## Your instructions
Please write out exactly the lines of the data below from the line holding "assign LUT_Atan[22] = 25'b000_0000000000000000000000;" through the line holding "x_temp_result <= z_temp_result[fractional_bit+2]", and leave out the rest.

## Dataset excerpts
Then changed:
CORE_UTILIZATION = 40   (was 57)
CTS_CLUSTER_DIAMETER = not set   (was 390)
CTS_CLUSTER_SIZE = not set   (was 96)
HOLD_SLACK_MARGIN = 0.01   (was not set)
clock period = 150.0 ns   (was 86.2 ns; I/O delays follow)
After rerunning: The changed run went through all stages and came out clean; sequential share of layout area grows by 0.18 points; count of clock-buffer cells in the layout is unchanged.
==> inputs of tundra <==
// ifft_top
module ifft_top 
     (
         input   wire           clk           ,                 
         input   wire           rst           ,                 
		 input   wire           ifft_enable   ,                 
		 input   wire  [15:0]   in_0_real     ,                 
         input   wire  [15:0]   in_1_real     ,                 
         input   wire  [15:0]   in_2_real     ,                 
         input   wire  [15:0]   in_3_real     ,                 
         input   wire  [15:0]   in_4_real     ,                 
         input   wire  [15:0]   in_5_real     ,                 
         input   wire  [15:0]   in_6_real     ,                 
         input   wire  [15:0]   in_7_real     ,                 
         input   wire  [15:0]   in_8_real     ,                 
         input   wire  [15:0]   in_9_real     ,                 
         input   wire  [15:0]   in_10_real    ,                 
         input   wire  [15:0]   in_11_real    ,                 
		 input   wire  [15:0]   in_0_imag     ,                 
         input   wire  [15:0]   in_1_imag     ,                 
         input   wire  [15:0]   in_2_imag     ,                 
         input   wire  [15:0]   in_3_imag     ,                 
         input   wire  [15:0]   in_4_imag     ,                 
         input   wire  [15:0]   in_5_imag     ,                 
         input   wire  [15:0]   in_6_imag     ,                 
         input   wire  [15:0]   in_7_imag     ,                 
         input   wire  [15:0]   in_8_imag     ,                 
         input   wire  [15:0]   in_9_imag     ,                 
         input   wire  [15:0]   in_10_imag    ,                 
         input   wire  [15:0]   in_11_imag    ,                 
		 output  wire  [15:0]   ifft_out_real ,                 
		 output  wire  [15:0]   ifft_out_imag ,                 
		 output  wire           finish                          
     );
clock: 10.8 ns
lec_check: 0
abc_area: 1
cap_margin: 35
cell_pad_in_sites_detail_placement: 2
cell_pad_in_sites_global_placement: 2
core_margin: 3
core_utilization: 40
cts_cluster_diameter: 186
gpl_routability_driven: 1
hold_slack_margin: -0.07
max_routing_layer: met4
min_routing_layer: met2
slew_margin: 20
run.sh (not shown) runs the stock make flow with config.mk's settings and CLKGATE_MAP_FILE=.
==> delta: changes against tundra <==
- ABC_AREA: 1 -> default
- CAP_MARGIN: 35 -> 20
- CELL_PAD_IN_SITES_DETAIL_PLACEMENT: 2 -> default
- CELL_PAD_IN_SITES_GLOBAL_PLACEMENT: 2 -> default
- CORE_MARGIN: 3 -> 2
- CORE_UTILIZATION: 40 -> 71
- CTS_CLUSTER_DIAMETER: 186 -> default
- CTS_CLUSTER_SIZE: default -> 54
- GPL_ROUTABILITY_DRIVEN: 1 -> default
- HOLD_SLACK_MARGIN: -0.07 -> default
- MIN_ROUTING_LAYER: met2 -> default
- SETUP_SLACK_MARGIN: default -> 1.97
==> flow/constraint.sdc (replaced) <==
create_clock -name core_clock -period 7.48 [get_ports {clk}]
set_input_delay 1.4960 -clock core_clock [delete_from_list [all_inputs] [get_ports {clk}]]
set_output_delay 1.4960 -clock core_clock [all_outputs]
set_load 0.01 [all_outputs]
==> results <==
- delta died in global routing on GRT-0232. tundra never finished: it broke off in global routing.
- Between delta and tundra, the lower synthesized area is in delta (gap about 2.3%, measured against tundra).
- In delta the die size is smaller than in tundra, by 45%.
- Against delta, the synthesized cell count of tundra is larger by about 14%.
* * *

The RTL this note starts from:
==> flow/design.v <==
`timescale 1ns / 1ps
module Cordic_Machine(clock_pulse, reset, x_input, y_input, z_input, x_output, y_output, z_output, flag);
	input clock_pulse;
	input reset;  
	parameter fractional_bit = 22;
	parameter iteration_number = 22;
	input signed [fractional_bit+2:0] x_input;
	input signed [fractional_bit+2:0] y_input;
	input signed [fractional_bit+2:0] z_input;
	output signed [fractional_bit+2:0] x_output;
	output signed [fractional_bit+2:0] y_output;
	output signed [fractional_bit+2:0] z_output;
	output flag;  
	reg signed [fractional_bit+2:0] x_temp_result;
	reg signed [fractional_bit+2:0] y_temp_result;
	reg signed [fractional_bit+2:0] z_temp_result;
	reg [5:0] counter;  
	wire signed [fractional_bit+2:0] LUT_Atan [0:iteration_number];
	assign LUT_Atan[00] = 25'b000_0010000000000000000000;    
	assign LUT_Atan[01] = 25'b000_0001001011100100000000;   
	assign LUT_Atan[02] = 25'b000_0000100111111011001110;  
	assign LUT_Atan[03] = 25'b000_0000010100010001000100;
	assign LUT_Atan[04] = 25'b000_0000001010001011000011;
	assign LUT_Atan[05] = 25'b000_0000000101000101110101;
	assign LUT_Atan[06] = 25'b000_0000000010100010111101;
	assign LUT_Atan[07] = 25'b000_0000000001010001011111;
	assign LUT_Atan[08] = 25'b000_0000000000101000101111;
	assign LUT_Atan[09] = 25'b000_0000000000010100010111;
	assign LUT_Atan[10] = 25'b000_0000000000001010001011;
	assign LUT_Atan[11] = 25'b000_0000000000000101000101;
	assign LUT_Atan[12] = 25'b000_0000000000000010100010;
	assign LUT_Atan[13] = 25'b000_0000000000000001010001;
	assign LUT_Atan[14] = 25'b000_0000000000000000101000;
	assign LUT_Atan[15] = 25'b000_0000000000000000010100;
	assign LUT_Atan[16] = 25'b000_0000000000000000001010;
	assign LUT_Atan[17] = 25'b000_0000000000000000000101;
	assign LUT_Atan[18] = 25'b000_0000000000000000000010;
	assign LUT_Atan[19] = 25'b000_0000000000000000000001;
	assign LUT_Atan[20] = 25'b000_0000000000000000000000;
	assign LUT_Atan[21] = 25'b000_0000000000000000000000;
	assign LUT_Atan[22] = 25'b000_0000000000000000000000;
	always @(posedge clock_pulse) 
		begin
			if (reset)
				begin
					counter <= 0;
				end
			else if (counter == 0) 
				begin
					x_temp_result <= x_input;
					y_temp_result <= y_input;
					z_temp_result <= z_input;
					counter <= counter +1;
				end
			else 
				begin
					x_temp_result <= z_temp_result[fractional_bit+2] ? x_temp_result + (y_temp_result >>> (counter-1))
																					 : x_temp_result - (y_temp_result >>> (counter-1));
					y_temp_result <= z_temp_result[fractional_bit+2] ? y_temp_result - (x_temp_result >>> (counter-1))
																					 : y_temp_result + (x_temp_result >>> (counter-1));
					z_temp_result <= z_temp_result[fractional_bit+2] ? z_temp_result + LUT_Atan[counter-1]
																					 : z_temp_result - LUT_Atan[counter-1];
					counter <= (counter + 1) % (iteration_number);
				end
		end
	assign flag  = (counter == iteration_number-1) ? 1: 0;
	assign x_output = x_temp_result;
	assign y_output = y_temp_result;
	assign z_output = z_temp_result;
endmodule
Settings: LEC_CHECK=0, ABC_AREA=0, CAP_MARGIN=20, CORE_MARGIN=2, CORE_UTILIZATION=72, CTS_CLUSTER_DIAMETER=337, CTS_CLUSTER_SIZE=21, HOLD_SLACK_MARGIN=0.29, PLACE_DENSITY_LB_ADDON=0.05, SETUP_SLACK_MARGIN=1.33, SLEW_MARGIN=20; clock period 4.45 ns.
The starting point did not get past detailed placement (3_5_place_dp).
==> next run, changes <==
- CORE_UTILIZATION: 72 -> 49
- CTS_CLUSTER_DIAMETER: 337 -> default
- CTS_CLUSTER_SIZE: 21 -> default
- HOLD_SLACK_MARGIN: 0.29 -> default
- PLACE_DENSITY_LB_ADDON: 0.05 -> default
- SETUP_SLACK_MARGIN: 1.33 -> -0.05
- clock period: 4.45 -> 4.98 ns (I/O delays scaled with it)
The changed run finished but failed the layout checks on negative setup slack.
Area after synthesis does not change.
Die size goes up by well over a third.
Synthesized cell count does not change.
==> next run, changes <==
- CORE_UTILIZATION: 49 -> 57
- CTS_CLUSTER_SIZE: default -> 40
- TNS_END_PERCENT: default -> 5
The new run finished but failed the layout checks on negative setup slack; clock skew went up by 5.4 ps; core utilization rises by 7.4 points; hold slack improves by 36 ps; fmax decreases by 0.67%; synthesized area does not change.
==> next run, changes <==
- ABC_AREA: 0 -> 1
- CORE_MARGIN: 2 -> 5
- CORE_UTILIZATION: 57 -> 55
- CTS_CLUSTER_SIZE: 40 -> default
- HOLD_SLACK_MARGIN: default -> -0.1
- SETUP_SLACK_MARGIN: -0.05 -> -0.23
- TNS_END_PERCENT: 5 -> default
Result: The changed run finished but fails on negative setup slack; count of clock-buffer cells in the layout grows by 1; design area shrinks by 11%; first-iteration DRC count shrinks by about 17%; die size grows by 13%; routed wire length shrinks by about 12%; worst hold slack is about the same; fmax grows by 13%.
==> design/flow/run.sh <==
#!/bin/bash
# the make line also repeats each setting of config.mk as NAME=value (left out here)
make -C /OpenROAD-flow-scripts/flow DESIGN_CONFIG=/design/flow/config.mk WORK_HOME=/design/flow/orfs CLKGATE_MAP_FILE= finish
==> design/flow/config.mk <==
export PLATFORM = sky130hd
export DESIGN_NAME = pcpu
export DESIGN_NICKNAME = pcpu
export VERILOG_FILES = /design/flow/design.v
export SDC_FILE = /design/flow/constraint.sdc
export NUM_CORES = 4
export LEC_CHECK = 0
export CAP_MARGIN = 20
export CELL_PAD_IN_SITES_DETAIL_PLACEMENT = 1
export CORE_MARGIN = 4
export CORE_UTILIZATION = 60
export CTS_CLUSTER_SIZE = 24
export GPL_ROUTABILITY_DRIVEN = 0
export MAX_ROUTING_LAYER = met5
export MIN_ROUTING_LAYER = met1
export PLACE_DENSITY_LB_ADDON = 0.1
export SLEW_MARGIN = 5
==> design/flow/constraint.sdc <==
create_clock -name core_clock -period 5.51 [get_ports {clock}]
set_input_delay 1.1020 -clock core_clock [delete_from_list [all_inputs] [get_ports {clock}]]
set_output_delay 1.1020 -clock core_clock [all_outputs]
set_load 0.01 [all_outputs]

## Response to the task
	assign LUT_Atan[22] = 25'b000_0000000000000000000000;
	always @(posedge clock_pulse) 
		begin
			if (reset)
				begin
					counter <= 0;
				end
			else if (counter == 0) 
				begin
					x_temp_result <= x_input;
					y_temp_result <= y_input;
					z_temp_result <= z_input;
					counter <= counter +1;
				end
			else 
				begin
					x_temp_result <= z_temp_result[fractional_bit+2] ? x_temp_result + (y_temp_result >>> (counter-1))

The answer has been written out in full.